Task prompt - In the records below, the line with "343 | 0.01857 |" opens the range and the line with "u_request_emitter.request[106]$_DFFE_PP_ | 14540" closes it; print that range exactly and nothing else.

▽

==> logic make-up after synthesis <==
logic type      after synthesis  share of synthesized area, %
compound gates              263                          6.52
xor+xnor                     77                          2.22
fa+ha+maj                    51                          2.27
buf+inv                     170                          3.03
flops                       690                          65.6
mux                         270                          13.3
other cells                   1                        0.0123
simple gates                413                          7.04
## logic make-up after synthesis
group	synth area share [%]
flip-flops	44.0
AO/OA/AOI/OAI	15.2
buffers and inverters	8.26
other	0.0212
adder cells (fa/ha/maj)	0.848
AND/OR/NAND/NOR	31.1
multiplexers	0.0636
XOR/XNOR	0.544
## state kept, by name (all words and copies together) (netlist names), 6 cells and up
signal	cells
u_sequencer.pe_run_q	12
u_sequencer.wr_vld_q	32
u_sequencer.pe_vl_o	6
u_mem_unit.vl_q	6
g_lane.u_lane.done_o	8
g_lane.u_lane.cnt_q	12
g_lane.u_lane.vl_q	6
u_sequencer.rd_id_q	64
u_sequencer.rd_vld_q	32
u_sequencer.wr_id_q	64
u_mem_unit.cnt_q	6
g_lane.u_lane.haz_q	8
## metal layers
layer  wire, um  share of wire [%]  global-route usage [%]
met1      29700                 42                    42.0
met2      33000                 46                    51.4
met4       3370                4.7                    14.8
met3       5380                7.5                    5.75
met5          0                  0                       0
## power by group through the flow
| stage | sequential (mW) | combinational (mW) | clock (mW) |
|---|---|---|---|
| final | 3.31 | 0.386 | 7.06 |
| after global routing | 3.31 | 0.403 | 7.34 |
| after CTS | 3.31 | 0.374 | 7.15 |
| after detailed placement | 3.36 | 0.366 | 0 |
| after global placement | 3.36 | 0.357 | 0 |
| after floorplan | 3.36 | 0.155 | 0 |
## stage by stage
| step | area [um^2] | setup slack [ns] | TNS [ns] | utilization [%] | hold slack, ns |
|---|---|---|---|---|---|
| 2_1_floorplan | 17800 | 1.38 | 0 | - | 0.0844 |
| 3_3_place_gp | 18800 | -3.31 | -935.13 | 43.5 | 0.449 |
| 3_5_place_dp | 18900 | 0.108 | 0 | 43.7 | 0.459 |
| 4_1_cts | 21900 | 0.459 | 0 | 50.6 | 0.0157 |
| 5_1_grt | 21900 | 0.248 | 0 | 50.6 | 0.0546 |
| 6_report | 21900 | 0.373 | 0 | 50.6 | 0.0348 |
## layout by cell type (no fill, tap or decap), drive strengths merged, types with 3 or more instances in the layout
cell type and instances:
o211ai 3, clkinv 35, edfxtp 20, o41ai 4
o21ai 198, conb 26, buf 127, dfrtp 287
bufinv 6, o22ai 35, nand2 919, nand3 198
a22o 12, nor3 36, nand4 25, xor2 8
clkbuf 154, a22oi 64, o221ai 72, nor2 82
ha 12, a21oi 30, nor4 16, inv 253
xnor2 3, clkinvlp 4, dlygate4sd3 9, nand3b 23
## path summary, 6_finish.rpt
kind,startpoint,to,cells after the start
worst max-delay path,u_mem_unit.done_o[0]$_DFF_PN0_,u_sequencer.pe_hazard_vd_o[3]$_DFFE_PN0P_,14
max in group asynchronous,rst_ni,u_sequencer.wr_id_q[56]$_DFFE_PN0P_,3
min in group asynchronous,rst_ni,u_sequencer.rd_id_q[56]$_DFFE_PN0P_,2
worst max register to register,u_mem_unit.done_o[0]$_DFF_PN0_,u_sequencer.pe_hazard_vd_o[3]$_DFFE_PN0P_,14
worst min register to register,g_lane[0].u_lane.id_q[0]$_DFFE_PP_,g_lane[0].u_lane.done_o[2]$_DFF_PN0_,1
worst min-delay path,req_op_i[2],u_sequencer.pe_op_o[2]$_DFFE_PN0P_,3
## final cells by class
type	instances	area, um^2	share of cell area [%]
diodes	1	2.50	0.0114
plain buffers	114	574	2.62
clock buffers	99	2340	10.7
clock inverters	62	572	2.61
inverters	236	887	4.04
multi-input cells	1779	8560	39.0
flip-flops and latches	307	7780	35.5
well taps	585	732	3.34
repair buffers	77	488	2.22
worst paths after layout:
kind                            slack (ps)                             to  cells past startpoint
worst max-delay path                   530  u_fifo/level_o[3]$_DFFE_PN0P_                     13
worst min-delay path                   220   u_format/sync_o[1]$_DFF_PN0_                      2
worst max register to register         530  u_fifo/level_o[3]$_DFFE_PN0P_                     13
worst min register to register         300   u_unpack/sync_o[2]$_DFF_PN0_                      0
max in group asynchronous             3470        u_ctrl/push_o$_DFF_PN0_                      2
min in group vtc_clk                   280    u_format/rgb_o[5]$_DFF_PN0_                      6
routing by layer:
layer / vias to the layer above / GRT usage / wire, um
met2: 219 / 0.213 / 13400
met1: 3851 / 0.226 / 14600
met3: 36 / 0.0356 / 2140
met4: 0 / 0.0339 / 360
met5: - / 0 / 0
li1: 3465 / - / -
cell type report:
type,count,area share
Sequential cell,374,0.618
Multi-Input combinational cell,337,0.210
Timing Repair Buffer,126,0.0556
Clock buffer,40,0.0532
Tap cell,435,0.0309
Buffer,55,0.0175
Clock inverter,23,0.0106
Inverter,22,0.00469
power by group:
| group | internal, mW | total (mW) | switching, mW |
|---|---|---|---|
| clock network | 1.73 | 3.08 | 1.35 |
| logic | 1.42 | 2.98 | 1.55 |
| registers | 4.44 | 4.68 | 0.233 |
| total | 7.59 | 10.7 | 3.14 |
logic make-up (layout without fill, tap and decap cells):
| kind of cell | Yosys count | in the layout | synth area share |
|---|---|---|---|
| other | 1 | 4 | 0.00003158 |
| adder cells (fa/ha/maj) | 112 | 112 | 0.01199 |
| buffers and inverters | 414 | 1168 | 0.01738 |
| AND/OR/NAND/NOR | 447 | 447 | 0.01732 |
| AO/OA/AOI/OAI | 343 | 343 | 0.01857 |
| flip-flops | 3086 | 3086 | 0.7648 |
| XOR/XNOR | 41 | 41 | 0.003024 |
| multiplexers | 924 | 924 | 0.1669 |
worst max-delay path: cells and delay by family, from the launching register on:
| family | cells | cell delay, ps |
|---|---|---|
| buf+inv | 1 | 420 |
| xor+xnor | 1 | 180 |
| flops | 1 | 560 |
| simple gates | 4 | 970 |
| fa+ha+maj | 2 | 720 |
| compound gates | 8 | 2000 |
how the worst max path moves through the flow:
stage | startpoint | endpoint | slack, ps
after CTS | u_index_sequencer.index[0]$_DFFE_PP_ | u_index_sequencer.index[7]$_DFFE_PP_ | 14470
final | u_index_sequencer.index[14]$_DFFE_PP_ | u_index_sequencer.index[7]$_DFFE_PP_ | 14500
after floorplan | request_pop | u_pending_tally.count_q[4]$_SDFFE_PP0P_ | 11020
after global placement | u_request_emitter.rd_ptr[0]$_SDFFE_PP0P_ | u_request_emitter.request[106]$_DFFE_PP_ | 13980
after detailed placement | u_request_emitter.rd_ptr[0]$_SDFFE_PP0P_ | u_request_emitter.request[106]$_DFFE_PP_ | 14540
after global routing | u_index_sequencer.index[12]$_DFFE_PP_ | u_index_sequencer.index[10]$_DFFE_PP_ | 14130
===== src/source/afu_write_engine.sv =====
/* Write side of the copy. Issues one AXI write burst, drains a two-entry
   staging buffer onto W with optional lane swap, and flags done on B. */
`timescale 1ns/1ps

module afu_write_engine import afu_pkg::*; (
  input  logic              ap_clk,
  input  logic              core_rst,
  input  logic              go,
  input  descriptor_t       desc,
  output logic              m00_axi_awvalid,
  input  logic              m00_axi_awready,
  output addr_t             m00_axi_awaddr,
  output logic [LEN_W-1:0]  m00_axi_awlen,
  output logic              m00_axi_wvalid,
  input  logic              m00_axi_wready,
  output logic [DATA_W-1:0] m00_axi_wdata,
  output logic              m00_axi_wlast,
  input  logic              m00_axi_bvalid,
  output logic              m00_axi_bready,
  afu_stream_if.consumer    wr_link,
  output logic              done
);

  beat_u            stage_q [STAGE_CREDITS];  // Staging slots
  logic             head;                     // Next slot to send
  logic             tail;                     // Next slot to fill
  logic [1:0]       fill;                     // 0 to 2 beats held
  logic [LEN_W-1:0] sent;                     // Beats accepted on W
  logic             push;
  logic             pop;

  assign m00_axi_awaddr = desc.dst;
  assign m00_axi_awlen  = LEN_W'(desc.count - 32'd1);

  // ------------------------------------------------------------
  // W channel
  // ------------------------------------------------------------
  assign push           = wr_link.valid;      // Space assured by credits
  assign m00_axi_wvalid = (fill != 2'd0);     // Held until wready
  assign pop            = m00_axi_wvalid && m00_axi_wready;
  assign m00_axi_wdata  = swap_lanes(stage_q[head], desc.swap_write);
  assign m00_axi_wlast  = (sent == m00_axi_awlen);  // By beat count

  assign done = m00_axi_bvalid && m00_axi_bready;   // Response taken

  always_ff @(posedge ap_clk) begin
    if (push) begin
      stage_q[tail] <= wr_link.beat;
    end
  end

  always_ff @(posedge ap_clk or posedge core_rst) begin
    if (core_rst) begin
      head           <= 1'b0;
      tail           <= 1'b0;
      fill           <= 2'd0;
      wr_link.credit <= 1'b0;
    end else begin
      if (push) tail <= ~tail;
      if (pop) head <= ~head;
      fill           <= fill + 2'(push) - 2'(pop);
      wr_link.credit <= pop;         // Slot freed, credit back to FIFO
    end
  end

  // ------------------------------------------------------------
  // AW and B channels, beat count
  // ------------------------------------------------------------
  always_ff @(posedge ap_clk or posedge core_rst) begin
    if (core_rst) begin
      m00_axi_awvalid <= 1'b0;
      m00_axi_bready  <= 1'b0;
      sent            <= '0;
    end else begin
      if (go) begin
        m00_axi_awvalid <= 1'b1;     // Rises the cycle after go
        sent            <= '0;
      end else begin
        if (m00_axi_awready) m00_axi_awvalid <= 1'b0;
        if (pop) sent <= sent + 1'b1;
      end
      if (pop && m00_axi_wlast) begin
        m00_axi_bready <= 1'b1;      // Last beat out, wait for B
      end else if (m00_axi_bvalid) begin
        m00_axi_bready <= 1'b0;
      end
    end
  end

endmodule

△

Answer to this problem -
| AO/OA/AOI/OAI | 343 | 343 | 0.01857 |
| flip-flops | 3086 | 3086 | 0.7648 |
| XOR/XNOR | 41 | 41 | 0.003024 |
| multiplexers | 924 | 924 | 0.1669 |
worst max-delay path: cells and delay by family, from the launching register on:
| family | cells | cell delay, ps |
|---|---|---|
| buf+inv | 1 | 420 |
| xor+xnor | 1 | 180 |
| flops | 1 | 560 |
| simple gates | 4 | 970 |
| fa+ha+maj | 2 | 720 |
| compound gates | 8 | 2000 |
how the worst max path moves through the flow:
stage | startpoint | endpoint | slack, ps
after CTS | u_index_sequencer.index[0]$_DFFE_PP_ | u_index_sequencer.index[7]$_DFFE_PP_ | 14470
final | u_index_sequencer.index[14]$_DFFE_PP_ | u_index_sequencer.index[7]$_DFFE_PP_ | 14500
after floorplan | request_pop | u_pending_tally.count_q[4]$_SDFFE_PP0P_ | 11020
after global placement | u_request_emitter.rd_ptr[0]$_SDFFE_PP0P_ | u_request_emitter.request[106]$_DFFE_PP_ | 13980
after detailed placement | u_request_emitter.rd_ptr[0]$_SDFFE_PP0P_ | u_request_emitter.request[106]$_DFFE_PP_ | 14540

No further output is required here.